The status or institution of simultaneous marriage of more than one woman to one man, or of several women to several men. The two forms are polygyny and polyandry. In ordinary use, the term is restricted to polygyny, i.e., where one man is simultaneously married to more than one woman.

Polygamy as polygyny is contrary to divine positive law governing the marriage union (Genesis 2:24; Ephesians 5:31). According to the natural law, even successive polygamy (as in societies that legalize marriage after divorce) hinders the proper care and education of children.
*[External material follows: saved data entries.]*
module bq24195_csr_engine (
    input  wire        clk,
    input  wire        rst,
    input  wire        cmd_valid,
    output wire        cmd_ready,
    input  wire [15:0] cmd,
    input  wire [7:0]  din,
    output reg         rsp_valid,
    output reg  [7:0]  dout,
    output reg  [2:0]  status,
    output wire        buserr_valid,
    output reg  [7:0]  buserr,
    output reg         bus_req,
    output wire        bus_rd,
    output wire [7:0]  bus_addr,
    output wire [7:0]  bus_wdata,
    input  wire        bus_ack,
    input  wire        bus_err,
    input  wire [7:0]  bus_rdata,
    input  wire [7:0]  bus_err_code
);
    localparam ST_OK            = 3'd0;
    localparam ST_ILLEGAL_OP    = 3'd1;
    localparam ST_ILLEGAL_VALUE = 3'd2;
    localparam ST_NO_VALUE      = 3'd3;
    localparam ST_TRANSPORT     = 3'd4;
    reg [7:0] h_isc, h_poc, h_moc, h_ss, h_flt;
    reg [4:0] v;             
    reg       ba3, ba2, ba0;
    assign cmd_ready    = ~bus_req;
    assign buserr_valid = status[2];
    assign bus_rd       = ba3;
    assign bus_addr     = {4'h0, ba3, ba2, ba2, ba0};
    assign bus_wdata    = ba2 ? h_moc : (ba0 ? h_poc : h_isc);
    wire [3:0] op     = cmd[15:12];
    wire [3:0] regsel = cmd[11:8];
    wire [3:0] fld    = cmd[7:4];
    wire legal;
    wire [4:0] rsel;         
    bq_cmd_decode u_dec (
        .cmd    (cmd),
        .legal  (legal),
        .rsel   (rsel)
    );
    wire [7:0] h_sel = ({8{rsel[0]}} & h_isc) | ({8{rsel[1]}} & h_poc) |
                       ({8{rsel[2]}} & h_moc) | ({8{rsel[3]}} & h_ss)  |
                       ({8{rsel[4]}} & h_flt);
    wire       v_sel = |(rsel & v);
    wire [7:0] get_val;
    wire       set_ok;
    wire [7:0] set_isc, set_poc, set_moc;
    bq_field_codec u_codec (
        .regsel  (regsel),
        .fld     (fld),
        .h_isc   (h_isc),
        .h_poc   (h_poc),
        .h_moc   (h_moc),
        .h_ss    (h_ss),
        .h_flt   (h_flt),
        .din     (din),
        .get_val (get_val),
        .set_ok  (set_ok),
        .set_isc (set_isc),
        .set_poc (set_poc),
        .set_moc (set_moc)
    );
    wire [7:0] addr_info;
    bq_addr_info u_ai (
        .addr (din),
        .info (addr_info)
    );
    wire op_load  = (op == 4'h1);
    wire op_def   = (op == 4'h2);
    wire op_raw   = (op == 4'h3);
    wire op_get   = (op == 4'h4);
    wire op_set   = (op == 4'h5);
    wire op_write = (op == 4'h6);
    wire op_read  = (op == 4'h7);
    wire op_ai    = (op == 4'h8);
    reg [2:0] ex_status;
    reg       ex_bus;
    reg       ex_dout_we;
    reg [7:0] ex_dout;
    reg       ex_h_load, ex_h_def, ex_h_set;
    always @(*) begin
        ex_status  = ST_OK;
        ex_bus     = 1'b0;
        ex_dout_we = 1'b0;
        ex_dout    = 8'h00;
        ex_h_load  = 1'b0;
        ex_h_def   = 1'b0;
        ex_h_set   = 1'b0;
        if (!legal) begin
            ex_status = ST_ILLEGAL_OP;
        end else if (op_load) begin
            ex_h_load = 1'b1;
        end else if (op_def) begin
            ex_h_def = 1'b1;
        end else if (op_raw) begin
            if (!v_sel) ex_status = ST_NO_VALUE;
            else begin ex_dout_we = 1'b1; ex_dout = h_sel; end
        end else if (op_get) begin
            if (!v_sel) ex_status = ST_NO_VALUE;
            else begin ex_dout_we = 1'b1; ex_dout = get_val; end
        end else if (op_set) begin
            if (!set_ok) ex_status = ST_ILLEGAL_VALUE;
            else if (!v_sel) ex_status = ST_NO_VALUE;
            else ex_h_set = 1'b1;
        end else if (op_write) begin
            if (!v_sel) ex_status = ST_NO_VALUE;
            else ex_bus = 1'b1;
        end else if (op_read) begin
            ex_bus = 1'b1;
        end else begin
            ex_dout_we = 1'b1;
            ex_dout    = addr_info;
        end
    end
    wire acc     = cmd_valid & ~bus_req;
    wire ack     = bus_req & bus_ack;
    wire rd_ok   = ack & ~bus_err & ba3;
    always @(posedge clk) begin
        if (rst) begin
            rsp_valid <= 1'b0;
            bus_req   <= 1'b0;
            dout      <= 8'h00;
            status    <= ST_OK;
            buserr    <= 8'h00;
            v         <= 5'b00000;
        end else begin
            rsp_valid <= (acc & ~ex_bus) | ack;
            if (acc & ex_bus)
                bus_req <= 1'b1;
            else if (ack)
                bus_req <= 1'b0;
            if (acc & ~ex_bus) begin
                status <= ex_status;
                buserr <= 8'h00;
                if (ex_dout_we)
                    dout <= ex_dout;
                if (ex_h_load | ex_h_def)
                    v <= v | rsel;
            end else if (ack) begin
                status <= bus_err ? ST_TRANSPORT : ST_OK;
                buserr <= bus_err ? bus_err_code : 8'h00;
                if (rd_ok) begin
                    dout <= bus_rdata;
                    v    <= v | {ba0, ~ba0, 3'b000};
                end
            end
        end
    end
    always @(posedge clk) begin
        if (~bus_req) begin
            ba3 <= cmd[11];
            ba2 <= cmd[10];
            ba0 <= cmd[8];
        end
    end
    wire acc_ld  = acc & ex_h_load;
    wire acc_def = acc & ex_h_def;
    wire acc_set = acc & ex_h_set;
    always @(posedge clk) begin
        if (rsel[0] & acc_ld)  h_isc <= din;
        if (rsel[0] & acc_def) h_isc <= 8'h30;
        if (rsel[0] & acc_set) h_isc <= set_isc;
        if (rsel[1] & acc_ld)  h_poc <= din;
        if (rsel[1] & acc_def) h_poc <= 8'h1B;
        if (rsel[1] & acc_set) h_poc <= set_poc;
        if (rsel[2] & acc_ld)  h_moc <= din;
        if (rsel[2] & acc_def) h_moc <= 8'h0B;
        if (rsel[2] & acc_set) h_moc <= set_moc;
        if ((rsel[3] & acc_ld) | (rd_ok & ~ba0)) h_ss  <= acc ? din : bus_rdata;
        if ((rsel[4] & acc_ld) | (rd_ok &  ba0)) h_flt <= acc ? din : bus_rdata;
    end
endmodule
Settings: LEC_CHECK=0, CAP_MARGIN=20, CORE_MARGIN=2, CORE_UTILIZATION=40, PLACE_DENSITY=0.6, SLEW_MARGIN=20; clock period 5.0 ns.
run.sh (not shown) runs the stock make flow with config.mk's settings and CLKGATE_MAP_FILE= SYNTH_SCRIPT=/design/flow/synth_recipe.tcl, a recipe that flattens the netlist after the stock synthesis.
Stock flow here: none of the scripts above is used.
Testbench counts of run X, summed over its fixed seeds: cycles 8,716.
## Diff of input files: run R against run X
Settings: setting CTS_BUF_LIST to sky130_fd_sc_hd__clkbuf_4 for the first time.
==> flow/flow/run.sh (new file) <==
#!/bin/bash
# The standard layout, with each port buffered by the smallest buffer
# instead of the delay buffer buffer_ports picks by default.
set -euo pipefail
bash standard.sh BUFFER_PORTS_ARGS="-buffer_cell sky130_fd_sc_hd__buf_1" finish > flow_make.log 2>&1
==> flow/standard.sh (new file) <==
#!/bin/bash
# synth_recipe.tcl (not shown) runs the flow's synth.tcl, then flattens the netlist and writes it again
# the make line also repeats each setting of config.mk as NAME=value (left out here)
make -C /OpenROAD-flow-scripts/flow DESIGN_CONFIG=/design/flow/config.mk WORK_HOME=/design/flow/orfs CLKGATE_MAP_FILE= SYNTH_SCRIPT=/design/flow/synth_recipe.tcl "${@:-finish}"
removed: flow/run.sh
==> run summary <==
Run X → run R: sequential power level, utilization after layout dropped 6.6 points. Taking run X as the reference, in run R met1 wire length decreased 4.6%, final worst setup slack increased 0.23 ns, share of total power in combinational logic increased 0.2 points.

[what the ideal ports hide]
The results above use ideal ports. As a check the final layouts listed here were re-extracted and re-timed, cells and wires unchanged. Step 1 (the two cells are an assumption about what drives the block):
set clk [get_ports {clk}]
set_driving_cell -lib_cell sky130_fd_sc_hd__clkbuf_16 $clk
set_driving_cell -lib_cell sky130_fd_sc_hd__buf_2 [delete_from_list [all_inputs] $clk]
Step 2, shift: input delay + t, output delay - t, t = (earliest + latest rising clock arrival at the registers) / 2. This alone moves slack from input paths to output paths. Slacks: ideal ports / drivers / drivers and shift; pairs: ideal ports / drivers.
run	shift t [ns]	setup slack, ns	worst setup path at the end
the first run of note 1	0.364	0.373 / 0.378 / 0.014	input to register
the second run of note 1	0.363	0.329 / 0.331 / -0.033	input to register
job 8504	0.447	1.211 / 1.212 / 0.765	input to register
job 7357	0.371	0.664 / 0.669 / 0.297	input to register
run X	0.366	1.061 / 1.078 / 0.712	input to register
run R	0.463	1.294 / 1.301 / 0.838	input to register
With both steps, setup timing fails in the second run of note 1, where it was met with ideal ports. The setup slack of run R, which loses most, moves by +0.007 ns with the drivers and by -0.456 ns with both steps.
And it places an intolerable burden on practicing mutual love between the spouses.

In the Old Testament, God tolerated polygamy for a certain time, as it appears from the examples of men such as Abraham, Jacob, and David. But with the proclamation of the New Law, this concession, almost wrested from by God by reason of the moral obtuseness of man, was revoked. Marriage was restored to its original unity. The language of Christ is very explicit (Matthew 19:3-9; Mark 10:1-12; Luke 16:18). Catholic tradition has consistently interpreted Christ's teaching as absolutely forbidding polygamy, and the prohibition was defined by the Council of Trent, pronouncing anathema against anyone who says that "it is lawful for Christians to have several wives at the same time, and that it is not forbidden by any divine law" (Denzinger 1802). (Etym. Greek polygamos, having many wives.)